# INSTRUCTIONS FOR THE TASK
Copy out each line of the entries where the word "violet" is present.

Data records
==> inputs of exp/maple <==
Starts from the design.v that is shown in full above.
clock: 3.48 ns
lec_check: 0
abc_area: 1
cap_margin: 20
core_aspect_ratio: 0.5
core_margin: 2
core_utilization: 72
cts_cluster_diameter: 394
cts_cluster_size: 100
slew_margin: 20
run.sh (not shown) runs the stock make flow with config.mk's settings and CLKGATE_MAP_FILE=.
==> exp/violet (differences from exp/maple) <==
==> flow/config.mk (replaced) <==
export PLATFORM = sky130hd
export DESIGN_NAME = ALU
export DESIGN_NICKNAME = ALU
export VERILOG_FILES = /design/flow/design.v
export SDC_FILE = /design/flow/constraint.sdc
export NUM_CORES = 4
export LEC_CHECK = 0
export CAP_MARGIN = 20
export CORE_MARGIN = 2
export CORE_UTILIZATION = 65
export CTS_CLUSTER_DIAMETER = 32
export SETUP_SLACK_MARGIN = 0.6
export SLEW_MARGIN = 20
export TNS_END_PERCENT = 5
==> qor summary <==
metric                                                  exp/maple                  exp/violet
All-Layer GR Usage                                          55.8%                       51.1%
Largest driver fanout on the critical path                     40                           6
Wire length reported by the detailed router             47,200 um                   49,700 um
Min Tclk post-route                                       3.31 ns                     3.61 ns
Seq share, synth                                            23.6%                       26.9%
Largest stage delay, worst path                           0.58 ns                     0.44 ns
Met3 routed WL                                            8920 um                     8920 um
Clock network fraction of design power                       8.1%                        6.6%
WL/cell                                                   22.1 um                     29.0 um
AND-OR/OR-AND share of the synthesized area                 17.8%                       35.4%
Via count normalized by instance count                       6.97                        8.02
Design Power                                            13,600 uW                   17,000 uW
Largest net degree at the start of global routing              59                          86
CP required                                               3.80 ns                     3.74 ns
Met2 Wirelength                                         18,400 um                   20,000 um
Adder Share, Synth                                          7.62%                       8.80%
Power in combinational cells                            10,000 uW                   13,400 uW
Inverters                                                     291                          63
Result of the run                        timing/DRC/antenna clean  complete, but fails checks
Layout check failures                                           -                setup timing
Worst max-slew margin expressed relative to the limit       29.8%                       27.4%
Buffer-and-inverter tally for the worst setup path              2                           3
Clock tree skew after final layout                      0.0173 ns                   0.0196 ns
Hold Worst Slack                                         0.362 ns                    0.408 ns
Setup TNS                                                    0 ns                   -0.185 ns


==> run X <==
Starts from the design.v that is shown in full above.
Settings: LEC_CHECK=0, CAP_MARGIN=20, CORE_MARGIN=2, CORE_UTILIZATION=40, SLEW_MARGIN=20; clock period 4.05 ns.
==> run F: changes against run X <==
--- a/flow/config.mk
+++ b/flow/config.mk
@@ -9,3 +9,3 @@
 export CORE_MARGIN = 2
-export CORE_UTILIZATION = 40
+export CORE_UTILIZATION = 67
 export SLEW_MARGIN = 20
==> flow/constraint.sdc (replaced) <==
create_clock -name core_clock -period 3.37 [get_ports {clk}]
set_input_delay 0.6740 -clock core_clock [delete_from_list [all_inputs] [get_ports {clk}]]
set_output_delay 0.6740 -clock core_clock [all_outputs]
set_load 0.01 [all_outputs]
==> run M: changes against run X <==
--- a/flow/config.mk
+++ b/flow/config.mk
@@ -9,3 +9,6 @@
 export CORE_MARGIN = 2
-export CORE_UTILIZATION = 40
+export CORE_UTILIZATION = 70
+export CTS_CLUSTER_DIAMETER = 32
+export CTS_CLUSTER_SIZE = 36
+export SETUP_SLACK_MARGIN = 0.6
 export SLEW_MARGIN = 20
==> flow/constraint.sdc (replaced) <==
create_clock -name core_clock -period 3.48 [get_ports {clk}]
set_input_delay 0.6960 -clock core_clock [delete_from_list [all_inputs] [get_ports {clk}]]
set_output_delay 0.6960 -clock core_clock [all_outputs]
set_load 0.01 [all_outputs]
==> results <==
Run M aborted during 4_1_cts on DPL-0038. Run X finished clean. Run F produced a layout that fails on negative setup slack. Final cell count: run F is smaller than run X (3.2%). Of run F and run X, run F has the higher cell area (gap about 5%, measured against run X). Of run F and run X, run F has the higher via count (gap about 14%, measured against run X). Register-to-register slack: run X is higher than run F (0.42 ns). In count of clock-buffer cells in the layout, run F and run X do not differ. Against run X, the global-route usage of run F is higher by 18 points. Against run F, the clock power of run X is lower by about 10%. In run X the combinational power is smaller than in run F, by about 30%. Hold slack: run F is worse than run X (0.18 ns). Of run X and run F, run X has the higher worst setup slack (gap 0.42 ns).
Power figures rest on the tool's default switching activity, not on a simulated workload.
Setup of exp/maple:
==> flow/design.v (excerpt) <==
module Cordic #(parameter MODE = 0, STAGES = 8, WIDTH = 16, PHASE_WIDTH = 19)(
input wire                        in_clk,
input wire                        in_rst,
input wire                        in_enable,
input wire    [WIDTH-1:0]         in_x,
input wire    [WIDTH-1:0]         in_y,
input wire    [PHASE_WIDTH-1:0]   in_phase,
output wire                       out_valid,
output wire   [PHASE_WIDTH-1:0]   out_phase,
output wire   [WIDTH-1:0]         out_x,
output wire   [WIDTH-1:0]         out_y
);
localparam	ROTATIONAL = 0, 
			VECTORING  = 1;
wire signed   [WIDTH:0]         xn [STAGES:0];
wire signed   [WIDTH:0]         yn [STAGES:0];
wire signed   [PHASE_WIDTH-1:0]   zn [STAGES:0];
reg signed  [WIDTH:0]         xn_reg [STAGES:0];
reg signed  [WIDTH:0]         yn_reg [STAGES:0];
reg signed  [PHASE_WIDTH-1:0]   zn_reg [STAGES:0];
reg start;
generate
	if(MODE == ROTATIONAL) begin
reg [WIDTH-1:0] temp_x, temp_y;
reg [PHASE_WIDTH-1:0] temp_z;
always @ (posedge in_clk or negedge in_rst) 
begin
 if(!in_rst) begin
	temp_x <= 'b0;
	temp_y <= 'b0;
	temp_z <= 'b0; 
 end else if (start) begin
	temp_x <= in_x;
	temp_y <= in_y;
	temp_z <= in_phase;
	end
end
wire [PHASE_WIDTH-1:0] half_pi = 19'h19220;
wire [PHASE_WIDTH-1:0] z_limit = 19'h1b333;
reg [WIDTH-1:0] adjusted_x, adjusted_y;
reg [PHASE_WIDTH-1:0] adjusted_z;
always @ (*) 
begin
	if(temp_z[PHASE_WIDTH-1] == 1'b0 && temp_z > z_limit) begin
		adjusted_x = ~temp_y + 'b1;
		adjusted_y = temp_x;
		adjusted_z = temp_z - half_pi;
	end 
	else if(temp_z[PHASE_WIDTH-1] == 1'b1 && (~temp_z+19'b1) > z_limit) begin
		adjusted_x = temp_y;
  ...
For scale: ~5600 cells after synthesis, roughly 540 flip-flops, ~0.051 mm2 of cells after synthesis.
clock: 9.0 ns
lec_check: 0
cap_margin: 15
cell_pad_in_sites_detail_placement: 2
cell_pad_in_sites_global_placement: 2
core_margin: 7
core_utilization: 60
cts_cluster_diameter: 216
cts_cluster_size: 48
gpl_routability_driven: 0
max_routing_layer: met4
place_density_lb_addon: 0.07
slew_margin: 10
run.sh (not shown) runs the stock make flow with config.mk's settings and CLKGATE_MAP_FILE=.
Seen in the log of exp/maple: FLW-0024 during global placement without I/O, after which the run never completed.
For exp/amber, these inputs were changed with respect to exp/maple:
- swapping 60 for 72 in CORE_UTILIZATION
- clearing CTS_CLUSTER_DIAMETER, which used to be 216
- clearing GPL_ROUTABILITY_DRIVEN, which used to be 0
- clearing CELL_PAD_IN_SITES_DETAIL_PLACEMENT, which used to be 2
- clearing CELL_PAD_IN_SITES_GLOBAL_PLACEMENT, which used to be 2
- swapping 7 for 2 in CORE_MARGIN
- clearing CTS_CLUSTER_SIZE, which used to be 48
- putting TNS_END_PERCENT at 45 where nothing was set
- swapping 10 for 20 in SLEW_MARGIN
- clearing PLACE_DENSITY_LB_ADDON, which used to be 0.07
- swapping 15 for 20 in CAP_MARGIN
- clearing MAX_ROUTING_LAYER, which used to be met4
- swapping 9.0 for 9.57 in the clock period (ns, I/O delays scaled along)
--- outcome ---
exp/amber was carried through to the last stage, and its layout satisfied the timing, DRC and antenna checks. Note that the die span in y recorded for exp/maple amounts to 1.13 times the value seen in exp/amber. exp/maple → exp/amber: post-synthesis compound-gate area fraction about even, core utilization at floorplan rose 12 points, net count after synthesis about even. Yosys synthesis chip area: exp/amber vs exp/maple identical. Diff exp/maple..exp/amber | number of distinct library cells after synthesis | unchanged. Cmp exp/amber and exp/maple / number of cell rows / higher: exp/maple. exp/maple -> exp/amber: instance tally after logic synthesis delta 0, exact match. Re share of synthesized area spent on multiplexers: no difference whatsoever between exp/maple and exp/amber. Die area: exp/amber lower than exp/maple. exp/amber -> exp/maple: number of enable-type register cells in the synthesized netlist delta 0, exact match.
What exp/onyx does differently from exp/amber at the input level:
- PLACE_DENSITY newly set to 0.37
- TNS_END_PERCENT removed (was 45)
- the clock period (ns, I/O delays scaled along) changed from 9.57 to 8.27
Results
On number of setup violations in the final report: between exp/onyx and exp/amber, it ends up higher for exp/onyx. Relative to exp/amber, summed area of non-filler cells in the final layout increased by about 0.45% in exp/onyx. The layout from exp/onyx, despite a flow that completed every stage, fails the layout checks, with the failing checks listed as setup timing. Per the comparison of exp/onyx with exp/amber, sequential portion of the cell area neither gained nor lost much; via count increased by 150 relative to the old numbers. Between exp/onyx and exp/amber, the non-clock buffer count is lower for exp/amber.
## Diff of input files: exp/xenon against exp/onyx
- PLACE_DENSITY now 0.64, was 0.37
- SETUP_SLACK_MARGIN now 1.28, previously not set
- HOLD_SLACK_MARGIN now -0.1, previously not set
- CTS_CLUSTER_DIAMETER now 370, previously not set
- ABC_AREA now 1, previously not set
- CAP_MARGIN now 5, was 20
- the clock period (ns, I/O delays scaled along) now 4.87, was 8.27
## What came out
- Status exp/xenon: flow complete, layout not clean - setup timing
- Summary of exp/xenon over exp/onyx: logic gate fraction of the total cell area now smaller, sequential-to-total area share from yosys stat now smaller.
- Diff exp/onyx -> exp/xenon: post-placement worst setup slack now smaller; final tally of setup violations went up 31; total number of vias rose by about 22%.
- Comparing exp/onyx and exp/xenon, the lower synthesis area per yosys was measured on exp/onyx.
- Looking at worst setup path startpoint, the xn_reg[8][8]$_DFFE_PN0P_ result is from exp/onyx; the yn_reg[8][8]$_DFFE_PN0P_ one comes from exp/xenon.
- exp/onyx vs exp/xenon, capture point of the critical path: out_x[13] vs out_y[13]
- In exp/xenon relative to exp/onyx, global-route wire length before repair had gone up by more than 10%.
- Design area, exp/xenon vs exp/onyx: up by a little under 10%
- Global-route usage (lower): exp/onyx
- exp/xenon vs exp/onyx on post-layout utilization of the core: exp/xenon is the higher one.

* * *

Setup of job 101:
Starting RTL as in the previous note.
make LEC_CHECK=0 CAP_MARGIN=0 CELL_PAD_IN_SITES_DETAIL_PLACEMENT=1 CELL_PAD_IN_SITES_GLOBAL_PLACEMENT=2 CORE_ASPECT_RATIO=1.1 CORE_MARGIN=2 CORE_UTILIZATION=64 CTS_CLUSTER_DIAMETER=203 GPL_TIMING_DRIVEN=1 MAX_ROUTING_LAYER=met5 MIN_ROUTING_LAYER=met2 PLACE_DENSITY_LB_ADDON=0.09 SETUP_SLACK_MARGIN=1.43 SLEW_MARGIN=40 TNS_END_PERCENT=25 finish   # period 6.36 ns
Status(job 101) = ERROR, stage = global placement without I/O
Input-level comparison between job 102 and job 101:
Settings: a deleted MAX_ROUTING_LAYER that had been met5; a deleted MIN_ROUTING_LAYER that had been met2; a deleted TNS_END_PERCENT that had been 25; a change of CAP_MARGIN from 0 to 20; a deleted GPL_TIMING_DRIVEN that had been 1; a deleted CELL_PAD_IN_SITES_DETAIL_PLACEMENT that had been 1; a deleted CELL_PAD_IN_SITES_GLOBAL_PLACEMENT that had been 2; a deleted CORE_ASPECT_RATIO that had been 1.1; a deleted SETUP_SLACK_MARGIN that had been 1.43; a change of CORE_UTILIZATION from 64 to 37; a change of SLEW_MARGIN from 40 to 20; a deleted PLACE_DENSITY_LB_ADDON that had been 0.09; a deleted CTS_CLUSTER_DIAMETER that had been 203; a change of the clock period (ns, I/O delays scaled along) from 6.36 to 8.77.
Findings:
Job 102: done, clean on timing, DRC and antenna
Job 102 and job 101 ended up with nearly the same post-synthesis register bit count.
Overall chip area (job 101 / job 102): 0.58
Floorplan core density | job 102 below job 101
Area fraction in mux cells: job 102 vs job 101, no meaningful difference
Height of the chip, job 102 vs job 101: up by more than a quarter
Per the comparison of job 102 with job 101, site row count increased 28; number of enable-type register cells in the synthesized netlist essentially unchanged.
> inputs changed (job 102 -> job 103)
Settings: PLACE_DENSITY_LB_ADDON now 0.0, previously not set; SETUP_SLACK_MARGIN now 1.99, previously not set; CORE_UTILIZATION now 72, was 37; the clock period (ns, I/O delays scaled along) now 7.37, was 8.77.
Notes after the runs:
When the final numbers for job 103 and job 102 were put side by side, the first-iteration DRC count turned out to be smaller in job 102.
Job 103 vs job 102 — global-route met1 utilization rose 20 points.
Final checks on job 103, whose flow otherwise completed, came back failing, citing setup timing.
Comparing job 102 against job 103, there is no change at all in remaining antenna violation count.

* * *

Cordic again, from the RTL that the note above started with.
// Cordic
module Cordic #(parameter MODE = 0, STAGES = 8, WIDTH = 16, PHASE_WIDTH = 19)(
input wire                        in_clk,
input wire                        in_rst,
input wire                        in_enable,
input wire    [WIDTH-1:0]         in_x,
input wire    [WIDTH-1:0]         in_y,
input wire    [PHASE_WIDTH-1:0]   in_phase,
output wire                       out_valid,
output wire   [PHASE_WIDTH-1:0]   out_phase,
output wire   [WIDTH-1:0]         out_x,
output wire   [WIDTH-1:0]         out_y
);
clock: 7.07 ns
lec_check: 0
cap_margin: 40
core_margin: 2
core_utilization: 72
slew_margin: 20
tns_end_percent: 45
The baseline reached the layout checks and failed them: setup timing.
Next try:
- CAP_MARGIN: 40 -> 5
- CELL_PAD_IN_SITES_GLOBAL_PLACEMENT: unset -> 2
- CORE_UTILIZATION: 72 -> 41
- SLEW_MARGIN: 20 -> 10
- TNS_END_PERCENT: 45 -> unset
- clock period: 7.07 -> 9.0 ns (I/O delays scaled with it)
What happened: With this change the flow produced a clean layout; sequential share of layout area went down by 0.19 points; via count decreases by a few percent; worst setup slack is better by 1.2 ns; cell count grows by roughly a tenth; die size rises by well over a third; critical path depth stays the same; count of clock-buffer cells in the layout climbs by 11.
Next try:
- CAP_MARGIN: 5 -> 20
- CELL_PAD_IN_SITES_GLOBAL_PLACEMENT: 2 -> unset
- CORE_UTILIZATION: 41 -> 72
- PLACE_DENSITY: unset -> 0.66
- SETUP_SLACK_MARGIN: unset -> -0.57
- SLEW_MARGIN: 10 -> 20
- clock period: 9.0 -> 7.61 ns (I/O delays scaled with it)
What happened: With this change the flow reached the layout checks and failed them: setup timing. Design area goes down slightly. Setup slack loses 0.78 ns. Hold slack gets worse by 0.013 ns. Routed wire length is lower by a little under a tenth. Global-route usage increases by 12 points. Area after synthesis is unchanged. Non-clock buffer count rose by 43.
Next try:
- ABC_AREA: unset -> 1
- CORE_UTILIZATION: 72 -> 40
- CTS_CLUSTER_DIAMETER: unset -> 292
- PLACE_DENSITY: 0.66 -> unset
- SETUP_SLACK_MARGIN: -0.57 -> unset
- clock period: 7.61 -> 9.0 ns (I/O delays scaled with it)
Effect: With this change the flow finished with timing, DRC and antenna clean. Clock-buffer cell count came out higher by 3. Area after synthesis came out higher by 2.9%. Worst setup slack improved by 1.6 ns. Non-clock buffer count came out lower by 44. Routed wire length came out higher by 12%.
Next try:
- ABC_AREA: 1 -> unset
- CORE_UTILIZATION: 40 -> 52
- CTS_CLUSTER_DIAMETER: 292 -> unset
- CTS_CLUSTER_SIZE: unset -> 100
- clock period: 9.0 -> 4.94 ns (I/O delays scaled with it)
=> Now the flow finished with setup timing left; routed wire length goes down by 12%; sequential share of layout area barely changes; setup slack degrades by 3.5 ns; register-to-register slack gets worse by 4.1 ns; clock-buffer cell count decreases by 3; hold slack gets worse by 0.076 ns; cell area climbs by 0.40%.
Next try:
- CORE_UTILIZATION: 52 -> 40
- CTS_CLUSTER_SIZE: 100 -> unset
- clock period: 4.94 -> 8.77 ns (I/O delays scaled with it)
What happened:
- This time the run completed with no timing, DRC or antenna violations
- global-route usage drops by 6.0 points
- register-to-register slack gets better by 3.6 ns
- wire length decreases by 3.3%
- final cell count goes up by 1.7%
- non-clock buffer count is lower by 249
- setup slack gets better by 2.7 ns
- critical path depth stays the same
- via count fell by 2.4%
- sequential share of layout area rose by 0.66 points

# YOUR RESPONSE
==> exp/violet (differences from exp/maple) <==
metric                                                  exp/maple                  exp/violet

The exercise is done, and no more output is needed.